(Stored data entries)

+===+

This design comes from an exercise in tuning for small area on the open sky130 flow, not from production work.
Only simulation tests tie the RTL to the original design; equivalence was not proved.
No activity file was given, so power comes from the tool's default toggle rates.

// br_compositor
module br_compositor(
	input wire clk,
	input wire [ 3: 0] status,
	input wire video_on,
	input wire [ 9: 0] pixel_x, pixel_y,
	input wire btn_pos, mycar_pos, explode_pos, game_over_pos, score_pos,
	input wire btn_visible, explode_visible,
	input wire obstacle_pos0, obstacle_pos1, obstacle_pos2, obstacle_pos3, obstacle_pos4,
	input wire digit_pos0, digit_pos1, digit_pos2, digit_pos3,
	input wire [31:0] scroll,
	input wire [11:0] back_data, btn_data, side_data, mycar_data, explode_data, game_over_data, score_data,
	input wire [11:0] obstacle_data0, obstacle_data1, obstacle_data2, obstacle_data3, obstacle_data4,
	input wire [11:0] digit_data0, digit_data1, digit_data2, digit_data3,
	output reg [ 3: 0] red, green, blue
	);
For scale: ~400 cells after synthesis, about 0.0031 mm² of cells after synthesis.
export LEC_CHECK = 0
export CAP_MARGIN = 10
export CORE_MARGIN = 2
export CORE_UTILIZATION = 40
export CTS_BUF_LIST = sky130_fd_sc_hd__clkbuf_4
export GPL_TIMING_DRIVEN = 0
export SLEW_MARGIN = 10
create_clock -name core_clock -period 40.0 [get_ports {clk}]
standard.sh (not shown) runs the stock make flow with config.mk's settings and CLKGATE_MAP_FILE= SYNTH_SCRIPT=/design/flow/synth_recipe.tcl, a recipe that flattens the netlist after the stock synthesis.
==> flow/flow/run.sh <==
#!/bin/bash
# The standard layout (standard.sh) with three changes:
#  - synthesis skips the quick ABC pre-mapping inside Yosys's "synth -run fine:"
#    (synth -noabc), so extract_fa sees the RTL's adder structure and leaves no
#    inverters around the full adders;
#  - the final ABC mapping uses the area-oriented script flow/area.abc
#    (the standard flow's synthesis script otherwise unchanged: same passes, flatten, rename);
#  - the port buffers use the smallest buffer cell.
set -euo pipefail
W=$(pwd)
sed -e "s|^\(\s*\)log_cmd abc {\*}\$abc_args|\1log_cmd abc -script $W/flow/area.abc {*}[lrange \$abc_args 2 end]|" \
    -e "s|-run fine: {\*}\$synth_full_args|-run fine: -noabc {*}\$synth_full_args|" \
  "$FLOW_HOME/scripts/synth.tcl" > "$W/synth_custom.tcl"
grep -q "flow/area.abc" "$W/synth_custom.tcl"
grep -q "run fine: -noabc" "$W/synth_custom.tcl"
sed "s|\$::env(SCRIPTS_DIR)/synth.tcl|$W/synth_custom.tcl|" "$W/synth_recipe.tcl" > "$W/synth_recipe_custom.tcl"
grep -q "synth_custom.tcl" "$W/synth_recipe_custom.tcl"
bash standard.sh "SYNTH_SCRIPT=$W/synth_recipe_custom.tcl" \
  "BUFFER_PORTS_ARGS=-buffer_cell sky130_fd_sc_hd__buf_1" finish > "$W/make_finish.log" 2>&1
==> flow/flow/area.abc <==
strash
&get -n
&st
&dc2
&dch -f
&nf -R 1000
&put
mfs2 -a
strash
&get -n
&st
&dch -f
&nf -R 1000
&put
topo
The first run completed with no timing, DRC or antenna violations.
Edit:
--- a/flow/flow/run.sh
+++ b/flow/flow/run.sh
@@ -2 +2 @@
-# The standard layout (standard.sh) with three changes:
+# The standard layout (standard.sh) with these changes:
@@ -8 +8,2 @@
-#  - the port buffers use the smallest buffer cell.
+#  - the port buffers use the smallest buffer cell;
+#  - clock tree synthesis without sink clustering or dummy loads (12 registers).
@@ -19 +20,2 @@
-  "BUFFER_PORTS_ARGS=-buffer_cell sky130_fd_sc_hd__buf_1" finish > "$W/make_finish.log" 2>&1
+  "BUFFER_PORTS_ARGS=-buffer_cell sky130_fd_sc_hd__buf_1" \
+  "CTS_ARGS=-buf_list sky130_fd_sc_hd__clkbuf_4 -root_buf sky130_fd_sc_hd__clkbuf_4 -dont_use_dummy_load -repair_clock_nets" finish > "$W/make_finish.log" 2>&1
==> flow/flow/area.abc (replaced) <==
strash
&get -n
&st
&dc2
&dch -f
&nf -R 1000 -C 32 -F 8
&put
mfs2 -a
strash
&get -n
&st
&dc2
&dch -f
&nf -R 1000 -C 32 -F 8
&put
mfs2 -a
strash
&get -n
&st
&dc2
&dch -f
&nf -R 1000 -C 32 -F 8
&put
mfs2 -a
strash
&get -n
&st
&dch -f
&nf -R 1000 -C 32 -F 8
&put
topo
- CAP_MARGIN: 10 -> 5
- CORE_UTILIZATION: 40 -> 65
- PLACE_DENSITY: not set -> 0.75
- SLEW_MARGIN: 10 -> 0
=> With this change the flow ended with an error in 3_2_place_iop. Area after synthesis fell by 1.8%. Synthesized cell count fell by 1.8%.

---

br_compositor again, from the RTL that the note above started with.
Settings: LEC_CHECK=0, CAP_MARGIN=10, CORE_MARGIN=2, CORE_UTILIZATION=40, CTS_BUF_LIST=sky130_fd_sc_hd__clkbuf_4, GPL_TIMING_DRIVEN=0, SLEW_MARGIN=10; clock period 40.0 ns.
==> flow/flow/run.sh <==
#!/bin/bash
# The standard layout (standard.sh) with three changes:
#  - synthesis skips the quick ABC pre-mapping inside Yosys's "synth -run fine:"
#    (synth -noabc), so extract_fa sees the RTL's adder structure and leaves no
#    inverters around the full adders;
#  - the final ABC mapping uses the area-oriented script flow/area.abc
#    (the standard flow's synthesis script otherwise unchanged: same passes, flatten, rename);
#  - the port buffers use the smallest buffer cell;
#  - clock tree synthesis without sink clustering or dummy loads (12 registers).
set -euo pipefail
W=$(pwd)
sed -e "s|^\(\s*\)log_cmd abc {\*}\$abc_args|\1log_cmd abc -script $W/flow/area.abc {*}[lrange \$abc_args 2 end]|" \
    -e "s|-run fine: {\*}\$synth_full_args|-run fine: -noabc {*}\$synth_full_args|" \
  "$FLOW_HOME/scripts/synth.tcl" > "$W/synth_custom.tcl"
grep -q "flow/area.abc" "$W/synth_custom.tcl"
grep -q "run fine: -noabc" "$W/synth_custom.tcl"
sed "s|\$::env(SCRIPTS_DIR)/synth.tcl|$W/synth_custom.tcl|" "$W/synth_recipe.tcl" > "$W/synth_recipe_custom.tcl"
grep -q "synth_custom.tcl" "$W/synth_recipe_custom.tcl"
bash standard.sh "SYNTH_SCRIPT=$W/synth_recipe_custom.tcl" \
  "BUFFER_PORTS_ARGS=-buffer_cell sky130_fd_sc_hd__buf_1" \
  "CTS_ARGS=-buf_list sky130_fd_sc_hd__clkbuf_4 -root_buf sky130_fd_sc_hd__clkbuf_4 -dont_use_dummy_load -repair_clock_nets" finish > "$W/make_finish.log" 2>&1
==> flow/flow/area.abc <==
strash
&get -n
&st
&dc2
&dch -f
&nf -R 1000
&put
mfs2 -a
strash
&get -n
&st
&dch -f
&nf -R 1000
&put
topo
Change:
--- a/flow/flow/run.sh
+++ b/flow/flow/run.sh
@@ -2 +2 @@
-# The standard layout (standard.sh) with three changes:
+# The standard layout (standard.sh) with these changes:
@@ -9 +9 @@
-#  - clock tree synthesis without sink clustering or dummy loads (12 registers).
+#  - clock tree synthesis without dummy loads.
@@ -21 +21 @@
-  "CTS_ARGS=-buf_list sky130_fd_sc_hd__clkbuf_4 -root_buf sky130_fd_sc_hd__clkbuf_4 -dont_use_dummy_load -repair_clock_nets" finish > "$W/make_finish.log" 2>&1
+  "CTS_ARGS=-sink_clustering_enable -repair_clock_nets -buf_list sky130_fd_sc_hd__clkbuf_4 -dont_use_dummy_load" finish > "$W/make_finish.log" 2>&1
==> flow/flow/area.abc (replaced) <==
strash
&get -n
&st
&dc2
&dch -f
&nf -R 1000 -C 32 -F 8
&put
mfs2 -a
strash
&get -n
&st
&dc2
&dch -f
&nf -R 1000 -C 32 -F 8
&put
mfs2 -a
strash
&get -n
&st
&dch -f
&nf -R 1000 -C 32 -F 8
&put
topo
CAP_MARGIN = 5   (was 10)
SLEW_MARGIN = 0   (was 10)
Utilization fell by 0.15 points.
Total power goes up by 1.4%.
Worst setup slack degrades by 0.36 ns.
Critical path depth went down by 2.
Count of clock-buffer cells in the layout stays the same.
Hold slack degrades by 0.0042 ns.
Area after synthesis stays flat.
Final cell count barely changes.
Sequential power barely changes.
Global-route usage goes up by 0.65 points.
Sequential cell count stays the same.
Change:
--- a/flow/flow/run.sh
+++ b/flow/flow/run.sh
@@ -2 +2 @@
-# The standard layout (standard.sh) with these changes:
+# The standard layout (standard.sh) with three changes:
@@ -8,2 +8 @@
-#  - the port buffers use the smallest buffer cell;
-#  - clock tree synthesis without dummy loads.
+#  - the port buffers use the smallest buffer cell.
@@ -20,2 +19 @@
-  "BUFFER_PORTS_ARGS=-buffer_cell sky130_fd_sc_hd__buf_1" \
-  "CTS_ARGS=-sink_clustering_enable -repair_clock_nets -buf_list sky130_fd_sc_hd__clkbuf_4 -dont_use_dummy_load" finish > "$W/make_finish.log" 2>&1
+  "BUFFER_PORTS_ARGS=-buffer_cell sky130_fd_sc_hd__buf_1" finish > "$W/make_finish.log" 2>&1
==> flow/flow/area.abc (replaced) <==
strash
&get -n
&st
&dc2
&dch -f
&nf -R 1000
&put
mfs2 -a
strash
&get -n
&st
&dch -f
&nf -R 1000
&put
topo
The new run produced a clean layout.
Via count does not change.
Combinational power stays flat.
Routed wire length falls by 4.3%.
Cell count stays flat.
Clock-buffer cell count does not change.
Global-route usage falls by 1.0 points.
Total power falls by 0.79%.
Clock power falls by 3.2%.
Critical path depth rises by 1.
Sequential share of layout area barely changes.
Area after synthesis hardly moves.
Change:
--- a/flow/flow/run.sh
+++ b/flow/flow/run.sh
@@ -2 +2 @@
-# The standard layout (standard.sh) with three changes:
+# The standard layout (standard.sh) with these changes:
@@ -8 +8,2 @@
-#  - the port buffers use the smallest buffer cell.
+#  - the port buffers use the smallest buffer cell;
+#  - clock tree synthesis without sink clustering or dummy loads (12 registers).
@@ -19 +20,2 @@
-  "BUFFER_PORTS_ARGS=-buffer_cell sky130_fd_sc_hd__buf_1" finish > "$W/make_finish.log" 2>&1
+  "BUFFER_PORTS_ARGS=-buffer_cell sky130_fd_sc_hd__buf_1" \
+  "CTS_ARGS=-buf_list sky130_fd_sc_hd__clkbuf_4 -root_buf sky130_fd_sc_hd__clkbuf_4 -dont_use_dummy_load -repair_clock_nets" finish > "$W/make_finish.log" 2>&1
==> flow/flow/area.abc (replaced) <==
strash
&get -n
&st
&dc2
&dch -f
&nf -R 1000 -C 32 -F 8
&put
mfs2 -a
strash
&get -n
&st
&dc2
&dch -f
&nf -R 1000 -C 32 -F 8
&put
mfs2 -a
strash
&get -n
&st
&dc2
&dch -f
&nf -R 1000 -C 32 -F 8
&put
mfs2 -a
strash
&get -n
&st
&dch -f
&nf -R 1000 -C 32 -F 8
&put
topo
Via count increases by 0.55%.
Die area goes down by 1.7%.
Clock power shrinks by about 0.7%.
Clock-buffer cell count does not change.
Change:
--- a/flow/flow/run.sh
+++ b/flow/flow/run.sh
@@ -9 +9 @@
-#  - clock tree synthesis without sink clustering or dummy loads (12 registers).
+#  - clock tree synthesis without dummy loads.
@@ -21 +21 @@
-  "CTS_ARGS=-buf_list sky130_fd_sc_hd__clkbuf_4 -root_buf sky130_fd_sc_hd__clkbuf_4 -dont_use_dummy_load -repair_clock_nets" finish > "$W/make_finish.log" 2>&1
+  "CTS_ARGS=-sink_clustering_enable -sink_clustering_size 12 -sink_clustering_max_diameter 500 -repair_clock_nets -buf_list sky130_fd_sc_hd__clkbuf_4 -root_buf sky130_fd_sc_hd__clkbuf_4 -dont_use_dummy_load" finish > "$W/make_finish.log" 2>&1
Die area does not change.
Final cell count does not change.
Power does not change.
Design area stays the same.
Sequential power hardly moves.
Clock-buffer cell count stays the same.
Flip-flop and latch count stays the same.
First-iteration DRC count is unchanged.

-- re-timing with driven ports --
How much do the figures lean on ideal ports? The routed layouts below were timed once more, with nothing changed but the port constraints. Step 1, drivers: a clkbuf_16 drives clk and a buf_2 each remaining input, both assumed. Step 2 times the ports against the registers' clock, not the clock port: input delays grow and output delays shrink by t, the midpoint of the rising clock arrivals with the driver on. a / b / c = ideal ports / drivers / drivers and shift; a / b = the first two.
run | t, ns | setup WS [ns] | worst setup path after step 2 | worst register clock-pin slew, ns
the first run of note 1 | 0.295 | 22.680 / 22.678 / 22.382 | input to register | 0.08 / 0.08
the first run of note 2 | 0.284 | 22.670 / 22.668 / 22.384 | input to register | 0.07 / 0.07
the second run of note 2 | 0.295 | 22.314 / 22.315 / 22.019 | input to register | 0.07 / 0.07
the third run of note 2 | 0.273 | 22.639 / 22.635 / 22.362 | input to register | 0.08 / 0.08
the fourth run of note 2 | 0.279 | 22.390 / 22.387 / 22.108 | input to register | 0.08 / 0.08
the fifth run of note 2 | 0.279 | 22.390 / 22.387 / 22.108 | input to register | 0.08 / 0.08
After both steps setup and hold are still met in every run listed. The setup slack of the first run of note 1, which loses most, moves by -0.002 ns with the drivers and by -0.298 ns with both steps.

+===+

If the word "Sequential" is on a line above, return that line.

Answer for this exercise:
Sequential power barely changes.
Sequential cell count stays the same.
Sequential share of layout area barely changes.
Sequential power hardly moves.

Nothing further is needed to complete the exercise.